= Active data structure =

Data with an associated thread or process

An active data structure is a data structure with an associated thread or process that performs internal operations. More specifically, an active data structure is associated with a computing resource, which contains one or more concurrently executing processes, and data associated with those processes. Communication is modeled using remote procedure calls, as opposed to shared memory or message passing. The active data structure's internals are hidden behind its RPC interface, and may be accessed concurrently. Common examples include databases and file systems.

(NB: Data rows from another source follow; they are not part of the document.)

This design comes from an exercise in tuning for a short achievable clock period and few clock cycles on the open sky130 flow, not from production work. Only simulation tests tie the RTL to the original design; equivalence was not proved.

==> run K: inputs <==
==> flow/design.v (excerpt) <==
module tcf (
    input  wire        clk,
    input  wire        rst,         
    input  wire        req_valid,
    input  wire        req_write,
    input  wire [7:0]  req_addr,
    input  wire [31:0] req_wdata,
    output wire        req_ready,
    output reg         resp_valid,
    output reg  [31:0] resp_rdata
);
Settings: LEC_CHECK=0, ABC_CLOCK_PERIOD_IN_PS=3000, CAP_MARGIN=20, CORE_MARGIN=2, CORE_UTILIZATION=25, PLACE_DENSITY=0.4, SLEW_MARGIN=20; clock period 10.0 ns.
standard.sh (not shown) runs the stock make flow with config.mk's settings and CLKGATE_MAP_FILE= SYNTH_SCRIPT=/design/flow/synth_recipe.tcl, a recipe that flattens the netlist after the stock synthesis.
==> flow/flow/run.sh <==
#!/bin/bash
set -euo pipefail
bash standard.sh SETUP_SLACK_MARGIN=6.5 \
    "BUFFER_PORTS_ARGS=-buffer_cell sky130_fd_sc_hd__buf_4" finish > flow_make.log 2>&1
==> inputs of run M, as changes to run K <==
--- a/flow/design.v
+++ b/flow/design.v
@@ -1261,60 +1261,60 @@
             6'd44: wbyte = eth_fcs[23:16];
             6'd45: wbyte = eth_fcs[15:8];
             6'd46: wbyte = eth_fcs[7:0];
             default: ;
         endcase
     end
-    reg  [7:0]  c_wb;       
-    reg         c_ph;       
-    wire [31:0] cb_byte = crcx_1(crc_state, c_wb);
+    wire [31:0] cb_byte = crcx_1(crc_state, wbyte);
     wire [31:0] cb_eth = crcs_14(crc_state) ^ crcd_14(
         {hdr[8*29 +: 8], hdr[8*30 +: 8], hdr[8*31 +: 8], hdr[8*32 +: 8],
          hdr[8*33 +: 8], hdr[8*34 +: 8], hdr[8*35 +: 8], hdr[8*36 +: 8],
          hdr[8*37 +: 8], hdr[8*38 +: 8], hdr[8*39 +: 8], hdr[8*40 +: 8],
          hdr[8*41 +: 8], hdr[8*42 +: 8]});
     wire [47:0] b_mac   = local_valid ? local_mac : 48'd0;
     wire [31:0] cb_beth = crc_beth(b_mac);
-    reg [8:0] pa_oh;
-    reg [7:0] pb_oh;
-    always @(posedge clk) begin
-        pa_oh <= 9'd1 << plen[6:3];
-        pb_oh <= 8'd1 << plen[2:0];
+    reg [31:0] pay_a, cb_pay;
+    always @(*) begin
+        case (plen[6:3])
+            4'd1: pay_a = crcs_8(crc_state);
+            4'd2: pay_a = crcs_16(crc_state);
+            4'd3: pay_a = crcs_24(crc_state);
+            4'd4: pay_a = crcs_32(crc_state);
+            4'd5: pay_a = crcs_40(crc_state);
+            4'd6: pay_a = crcs_48(crc_state);
+            4'd7: pay_a = crcs_56(crc_state);
+            4'd8: pay_a = crcs_64(crc_state);
+            default: pay_a = crc_state;
+        endcase
+        case (plen[2:0])
+            3'd1: cb_pay = crcs_1(c_u);
+            3'd2: cb_pay = crcs_2(c_u);
+            3'd3: cb_pay = crcs_3(c_u);
+            3'd4: cb_pay = crcs_4(c_u);
+            3'd5: cb_pay = crcs_5(c_u);
+            3'd6: cb_pay = crcs_6(c_u);
+            3'd7: cb_pay = crcs_7(c_u);
+            default: cb_pay = c_u;
+        endcase
+        cb_pay = cb_pay ^ pcrc;
     end
-    wire [31:0] pay_a = ({32{pa_oh[0]}} & crc_state) |
-                        ({32{pa_oh[1]}} & crcs_8(crc_state)) |
-                        ({32{pa_oh[2]}} & crcs_16(crc_state)) |
-                        ({32{pa_oh[3]}} & crcs_24(crc_state)) |
-                        ({32{pa_oh[4]}} & crcs_32(crc_state)) |
-                        ({32{pa_oh[5]}} & crcs_40(crc_state)) |
-                        ({32{pa_oh[6]}} & crcs_48(crc_state)) |
-                        ({32{pa_oh[7]}} & crcs_56(crc_state)) |
-                        ({32{pa_oh[8]}} & crcs_64(crc_state));
-    wire [31:0] cb_pay = pcrc ^ (({32{pb_oh[0]}} & c_u) |
-                                 ({32{pb_oh[1]}} & crcs_1(c_u)) |
-                                 ({32{pb_oh[2]}} & crcs_2(c_u)) |
-                                 ({32{pb_oh[3]}} & crcs_3(c_u)) |
-                                 ({32{pb_oh[4]}} & crcs_4(c_u)) |
-                                 ({32{pb_oh[5]}} & crcs_5(c_u)) |
-                                 ({32{pb_oh[6]}} & crcs_6(c_u)) |
-                                 ({32{pb_oh[7]}} & crcs_7(c_u)));
     wire c_tcph = crc_todo[0];
     wire c_iph  = crc_todo[1:0] == 2'b10;
     wire c_eth  = crc_todo[2:0] == 3'b100;
     wire c_paya = crc_todo[3:0] == 4'b1000;
     wire c_payb = crc_todo[4:0] == 5'b10000;
     wire c_fcs  = crc_todo == 6'b100000;
     reg [5:0] crc_rest;
     always @(*) begin
         crc_rest = crc_todo;
-        if (c_tcph && c_ph && cpos == 6'd12) crc_rest[0] = 1'b0;
-        if (c_iph && c_ph && cpos == 6'd28)  crc_rest[1] = 1'b0;
-        if (c_eth)                           crc_rest[2] = 1'b0;
-        if (c_paya)                          crc_rest[3] = 1'b0;
-        if (c_payb)                          crc_rest[4] = 1'b0;
-        if (c_fcs && c_ph && cpos == 6'd46)  crc_rest[5] = 1'b0;
+        if ((c_tcph && cpos == 6'd12) ) crc_rest[0] = 1'b0;
+        if (c_iph && cpos == 6'd28)     crc_rest[1] = 1'b0;
+        if (c_eth)                      crc_rest[2] = 1'b0;
+        if (c_paya)                     crc_rest[3] = 1'b0;
+        if (c_payb)                     crc_rest[4] = 1'b0;
+        if (c_fcs && cpos == 6'd46)     crc_rest[5] = 1'b0;
     end
     reg        kv1, kv2, kv3, kv4;
     reg        k_wcrc;
     reg [1:0]  k_dest;
     reg        tcp_after;
     localparam integer KW = 43 + 17;
@@ -1688,13 +1688,13 @@
     wire [2:0] fsel    = c_arg[2:0];
     wire t_crcf  = t_op_ok && h_op[O_CRCF];
     wire cs_wr   = t_wr && h_oh[R_CRC_STATE];
     wire cs_data = t_wr && h_oh[R_CRC_DATA];
     wire cs_init = t_op_ok && h_op[O_CRCI];
     wire cs_beth = t_op_ok && (h_op[O_BETH] || h_op[O_BALL]);
-    wire cs_byte = busy && (c_tcph || c_iph || c_fcs) && c_ph;
+    wire cs_byte = busy && (c_tcph || c_iph || c_fcs);
     wire cs_eth  = busy ? c_eth : (t_crcf && (fsel == 3'd1 || fsel == 3'd2));
     wire cs_pay  = busy && c_payb;
     wire cs_any  = cs_wr || cs_data || cs_init || cs_beth || cs_byte || cs_eth || cs_pay;
     wire [31:0] crc_next = ({32{cs_wr}} & h_d) |
                            ({32{cs_data}} & crcx_1(crc_state, h_d[7:0])) |
                            {32{cs_init}} |
@@ -1746,28 +1746,23 @@
             tcp_doff <= 32'd0; tcp_rsvd <= 32'd0; tcp_flags <= 32'd0; tcp_win <= 32'd0;
             tcp_csum <= 32'd0; tcp_urg <= 32'd0;
             out_len <= 7'd0; out_nz <= 1'b0;
             ck_sum <= 16'd0; ck_hold <= 8'd0; ck_odd <= 1'b0; ck_res <= 16'hFFFF;
             busy <= 1'b0;
             crc_todo <= 6'd0; c_zero_ip <= 1'b0; c_fcsout <= 1'b0; emit_skip <= 6'd0;
-            c_ph <= 1'b0;
             kv1 <= 1'b0; kv2 <= 1'b0; kv3 <= 1'b0; kv4 <= 1'b0;
             k_wcrc <= 1'b0; k_dest <= K_FEED;
             tcp_after <= 1'b0; enc2 <= 1'b0; ckd <= 1'b0; ckr <= 1'b0;
             resp_valid <= srst_r;
             resp_rdata <= 32'd0;
         end else if (busy) begin
             ncrc_todo = crc_rest;
             nkv1 = kv1 && !k1_go; nkv2 = 1'b0; nkv3 = 1'b0; nkv4 = 1'b0;
             nenc2 = 1'b0; nckd = 1'b0; nckr = 1'b0; ntcp_after = tcp_after;
-            if (c_tcph || c_iph || c_fcs) begin
-                c_ph <= !c_ph;
-                c_wb <= wbyte;
-                if (c_ph)
-                    cpos <= (c_iph && cpos == 6'd28) ? 6'd43 : cpos + 6'd1;
-            end
+            if (c_tcph || c_iph || c_fcs)
+                cpos <= (c_iph && cpos == 6'd28) ? 6'd43 : cpos + 6'd1;
             if (c_paya)
                 c_u <= pay_a;
             if (c_payb && c_fcsout)
                 eth_fcs <= ~cb_pay;
             if (emit_skip != 6'd0) begin
                 outq <= outq >> 8;
@@ -2012,13 +2007,12 @@
             ap_v <= 1'b0;
         end
         if (rst) begin
             busy <= 1'b0;
             crc_todo <= 6'd0;
             emit_skip <= 6'd0;
-            c_ph <= 1'b0;
             kv1 <= 1'b0; kv2 <= 1'b0; kv3 <= 1'b0; kv4 <= 1'b0;
             tcp_after <= 1'b0; enc2 <= 1'b0; ckd <= 1'b0; ckr <= 1'b0;
             resp_valid <= 1'b0;
         end
     end
     assign append_now = (h_v && h_append0) || (busy && enc2);
==> inputs of run H, as changes to run K <==
--- a/flow/design.v
+++ b/flow/design.v
@@ -1261,60 +1261,60 @@
             6'd44: wbyte = eth_fcs[23:16];
             6'd45: wbyte = eth_fcs[15:8];
             6'd46: wbyte = eth_fcs[7:0];
             default: ;
         endcase
     end
-    reg  [7:0]  c_wb;       
-    reg         c_ph;       
-    wire [31:0] cb_byte = crcx_1(crc_state, c_wb);
+    wire [31:0] cb_byte = crcx_1(crc_state, wbyte);
     wire [31:0] cb_eth = crcs_14(crc_state) ^ crcd_14(
         {hdr[8*29 +: 8], hdr[8*30 +: 8], hdr[8*31 +: 8], hdr[8*32 +: 8],
          hdr[8*33 +: 8], hdr[8*34 +: 8], hdr[8*35 +: 8], hdr[8*36 +: 8],
          hdr[8*37 +: 8], hdr[8*38 +: 8], hdr[8*39 +: 8], hdr[8*40 +: 8],
          hdr[8*41 +: 8], hdr[8*42 +: 8]});
     wire [47:0] b_mac   = local_valid ? local_mac : 48'd0;
     wire [31:0] cb_beth = crc_beth(b_mac);
-    reg [8:0] pa_oh;
-    reg [7:0] pb_oh;
-    always @(posedge clk) begin
-        pa_oh <= 9'd1 << plen[6:3];
-        pb_oh <= 8'd1 << plen[2:0];
+    reg [31:0] pay_a, cb_pay;
+    always @(*) begin
+        case (plen[6:3])
+            4'd1: pay_a = crcs_8(crc_state);
+            4'd2: pay_a = crcs_16(crc_state);
+            4'd3: pay_a = crcs_24(crc_state);
+            4'd4: pay_a = crcs_32(crc_state);
+            4'd5: pay_a = crcs_40(crc_state);
+            4'd6: pay_a = crcs_48(crc_state);
+            4'd7: pay_a = crcs_56(crc_state);
+            4'd8: pay_a = crcs_64(crc_state);
+            default: pay_a = crc_state;
+        endcase
+        case (plen[2:0])
+            3'd1: cb_pay = crcs_1(c_u);
+            3'd2: cb_pay = crcs_2(c_u);
+            3'd3: cb_pay = crcs_3(c_u);
+            3'd4: cb_pay = crcs_4(c_u);
+            3'd5: cb_pay = crcs_5(c_u);
+            3'd6: cb_pay = crcs_6(c_u);
+            3'd7: cb_pay = crcs_7(c_u);
+            default: cb_pay = c_u;
+        endcase
+        cb_pay = cb_pay ^ pcrc;
     end
-    wire [31:0] pay_a = ({32{pa_oh[0]}} & crc_state) |
-                        ({32{pa_oh[1]}} & crcs_8(crc_state)) |
-                        ({32{pa_oh[2]}} & crcs_16(crc_state)) |
-                        ({32{pa_oh[3]}} & crcs_24(crc_state)) |
-                        ({32{pa_oh[4]}} & crcs_32(crc_state)) |
-                        ({32{pa_oh[5]}} & crcs_40(crc_state)) |
-                        ({32{pa_oh[6]}} & crcs_48(crc_state)) |
-                        ({32{pa_oh[7]}} & crcs_56(crc_state)) |
-                        ({32{pa_oh[8]}} & crcs_64(crc_state));
-    wire [31:0] cb_pay = pcrc ^ (({32{pb_oh[0]}} & c_u) |
-                                 ({32{pb_oh[1]}} & crcs_1(c_u)) |
-                                 ({32{pb_oh[2]}} & crcs_2(c_u)) |
-                                 ({32{pb_oh[3]}} & crcs_3(c_u)) |
-                                 ({32{pb_oh[4]}} & crcs_4(c_u)) |
-                                 ({32{pb_oh[5]}} & crcs_5(c_u)) |
-                                 ({32{pb_oh[6]}} & crcs_6(c_u)) |
-                                 ({32{pb_oh[7]}} & crcs_7(c_u)));
     wire c_tcph = crc_todo[0];
     wire c_iph  = crc_todo[1:0] == 2'b10;
     wire c_eth  = crc_todo[2:0] == 3'b100;
     wire c_paya = crc_todo[3:0] == 4'b1000;
     wire c_payb = crc_todo[4:0] == 5'b10000;
     wire c_fcs  = crc_todo == 6'b100000;
     reg [5:0] crc_rest;
     always @(*) begin
         crc_rest = crc_todo;
-        if (c_tcph && c_ph && cpos == 6'd12) crc_rest[0] = 1'b0;
-        if (c_iph && c_ph && cpos == 6'd28)  crc_rest[1] = 1'b0;
-        if (c_eth)                           crc_rest[2] = 1'b0;
-        if (c_paya)                          crc_rest[3] = 1'b0;
-        if (c_payb)                          crc_rest[4] = 1'b0;
-        if (c_fcs && c_ph && cpos == 6'd46)  crc_rest[5] = 1'b0;
+        if ((c_tcph && cpos == 6'd12) ) crc_rest[0] = 1'b0;
+        if (c_iph && cpos == 6'd28)     crc_rest[1] = 1'b0;
+        if (c_eth)                      crc_rest[2] = 1'b0;
+        if (c_paya)                     crc_rest[3] = 1'b0;
+        if (c_payb)                     crc_rest[4] = 1'b0;
+        if (c_fcs && cpos == 6'd46)     crc_rest[5] = 1'b0;
     end
     reg        kv1, kv2, kv3, kv4;
     reg        k_wcrc;
     reg [1:0]  k_dest;
     reg        tcp_after;
     localparam integer KW = 43 + 17;
@@ -1688,13 +1688,13 @@
     wire [2:0] fsel    = c_arg[2:0];
     wire t_crcf  = t_op_ok && h_op[O_CRCF];
     wire cs_wr   = t_wr && h_oh[R_CRC_STATE];
     wire cs_data = t_wr && h_oh[R_CRC_DATA];
     wire cs_init = t_op_ok && h_op[O_CRCI];
     wire cs_beth = t_op_ok && (h_op[O_BETH] || h_op[O_BALL]);
-    wire cs_byte = busy && (c_tcph || c_iph || c_fcs) && c_ph;
+    wire cs_byte = busy && (c_tcph || c_iph || c_fcs);
     wire cs_eth  = busy ? c_eth : (t_crcf && (fsel == 3'd1 || fsel == 3'd2));
     wire cs_pay  = busy && c_payb;
     wire cs_any  = cs_wr || cs_data || cs_init || cs_beth || cs_byte || cs_eth || cs_pay;
     wire [31:0] crc_next = ({32{cs_wr}} & h_d) |
                            ({32{cs_data}} & crcx_1(crc_state, h_d[7:0])) |
                            {32{cs_init}} |
@@ -1746,28 +1746,23 @@
             tcp_doff <= 32'd0; tcp_rsvd <= 32'd0; tcp_flags <= 32'd0; tcp_win <= 32'd0;
             tcp_csum <= 32'd0; tcp_urg <= 32'd0;
             out_len <= 7'd0; out_nz <= 1'b0;
             ck_sum <= 16'd0; ck_hold <= 8'd0; ck_odd <= 1'b0; ck_res <= 16'hFFFF;
             busy <= 1'b0;
             crc_todo <= 6'd0; c_zero_ip <= 1'b0; c_fcsout <= 1'b0; emit_skip <= 6'd0;
-            c_ph <= 1'b0;
             kv1 <= 1'b0; kv2 <= 1'b0; kv3 <= 1'b0; kv4 <= 1'b0;
             k_wcrc <= 1'b0; k_dest <= K_FEED;
             tcp_after <= 1'b0; enc2 <= 1'b0; ckd <= 1'b0; ckr <= 1'b0;
             resp_valid <= srst_r;
             resp_rdata <= 32'd0;
         end else if (busy) begin
             ncrc_todo = crc_rest;
             nkv1 = kv1 && !k1_go; nkv2 = 1'b0; nkv3 = 1'b0; nkv4 = 1'b0;
             nenc2 = 1'b0; nckd = 1'b0; nckr = 1'b0; ntcp_after = tcp_after;
-            if (c_tcph || c_iph || c_fcs) begin
-                c_ph <= !c_ph;
-                c_wb <= wbyte;
-                if (c_ph)
-                    cpos <= (c_iph && cpos == 6'd28) ? 6'd43 : cpos + 6'd1;
-            end
+            if (c_tcph || c_iph || c_fcs)
+                cpos <= (c_iph && cpos == 6'd28) ? 6'd43 : cpos + 6'd1;
             if (c_paya)
                 c_u <= pay_a;
             if (c_payb && c_fcsout)
                 eth_fcs <= ~cb_pay;
             if (emit_skip != 6'd0) begin
                 outq <= outq >> 8;
@@ -2012,13 +2007,12 @@
             ap_v <= 1'b0;
         end
         if (rst) begin
             busy <= 1'b0;
             crc_todo <= 6'd0;
             emit_skip <= 6'd0;
-            c_ph <= 1'b0;
             kv1 <= 1'b0; kv2 <= 1'b0; kv3 <= 1'b0; kv4 <= 1'b0;
             tcp_after <= 1'b0; enc2 <= 1'b0; ckd <= 1'b0; ckr <= 1'b0;
             resp_valid <= 1'b0;
         end
     end
     assign append_now = (h_v && h_append0) || (busy && enc2);
==> flow/run.sh (new file) <==
#!/bin/bash
# synth_recipe.tcl (not shown) runs the flow's synth.tcl, then flattens the netlist and writes it again
# the make line also repeats each setting of config.mk as NAME=value (left out here)
make -C /OpenROAD-flow-scripts/flow DESIGN_CONFIG=/design/flow/config.mk WORK_HOME=/design/flow/orfs CLKGATE_MAP_FILE= SYNTH_SCRIPT=/design/flow/synth_recipe.tcl finish
- SETUP_SLACK_MARGIN: default -> 4
removed: flow/flow/run.sh
removed: flow/standard.sh
==> results.txt <==
item                                                          run M            run K                       run H
Vias in the first global route                              233,180          233,345                     228,543
Number of cells upsized or downsized after cts                1,583            1,620                          16
Tap cell count                                               13,248           13,284                      13,248
Die W                                                       1000 µm          1000 µm                     1000 µm
Final max-slew violation count                                    0                0                           1
Post-route minimum period                                   4.46 ns          4.03 ns                     6.16 ns
Longest individual stage delay on the worst path            1.22 ns          1.05 ns                     0.75 ns
Register-to-register path setup slack                       5.54 ns          5.97 ns                     3.84 ns
WL final                                               1,780,000 µm     1,750,000 µm                1,740,000 µm
Result of the run                                    finished clean   finished clean  complete, but fails checks
Layout check failures                                             -                -                  slew limit
Final cycle utilization of the critical path                  44.6%            40.3%                       61.6%
Hold-critical path endpoint                         h_d[21]$_DFF_P_  h_d[17]$_DFF_P_             h_d[12]$_DFF_P_
Total iterations of the first detailed-routing run               11               13                          12
Testbench counts of run K, summed over its fixed seeds: cycles 16,087.
Testbench counts of run M, summed over its fixed seeds: cycles 16,087.
Testbench counts of run H, summed over its fixed seeds: cycles 16,087.

## re-timing with driven ports
In the flow no input, the clock included, has a driving cell. The finished layouts below were timed again as built, in two steps.
Step 1 assumes that a clkbuf_16 drives the clock port and a buf_2 every other input.
Step 2 also shifts input and output timing later by t, the mid clock arrival at the registers, as if the neighbouring blocks saw the same clock.
Slacks: ideal / step 1 / step 2; pairs: ideal / step 1.
run | t (ns) | setup slack, ns | worst setup path at the end
run K | 1.248 | 5.973 / 5.973 / 5.973 | register to register
run M | 1.264 | 5.537 / 5.537 / 5.537 | register to register
run H | 1.244 | 3.843 / 3.843 / 3.843 | register to register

Active data structures can perform maintenance when resources would otherwise be idle, and present multiple views of the data.

== Example ==

A queue provided by the hardware or operating system is generally not unbounded, but rather has finite capacity. Suppose that the application has a strong requirement to never lose queue items. Then, the writing process must be modified to save items to a high-capacity storage medium if the queue is full, and the reading process must read the items back. Using the concept of active data structures, one can instead consider an "active queue" which manages saving and retrieving items from the high-capacity storage. Although there are now three running processes instead of two, potentially making synchronization more complex, the high level reader-writer abstraction for using an active queue is still simple and clear.

== Formalization ==

Self-adjusting computation is a technique for creating incremental computing programs that maintain internal state and can adjust to new inputs more efficiently than recomputing from scratch. This suggests that active data structures can be formalized by introducing the notion of time to the typical algebraic characterization of data structures. Specifically, Kanat Tangwongsan proposes that an active data structure is an algebra with these three meta-operations:

- perform("operation_{i}(·)", t) will perform the operation operation_{i} at the time t. If operation_{i}(·) returns a value r_{i}, then the meta-operation returns the value r_{i}.
- The meta-operation undo(t) causes an undo of the operation at the time t. This is used for modeling incremental computation.
- The meta-operation update(t) informs the data structure to "synchronize" up to time t. This incorporates information about other processes.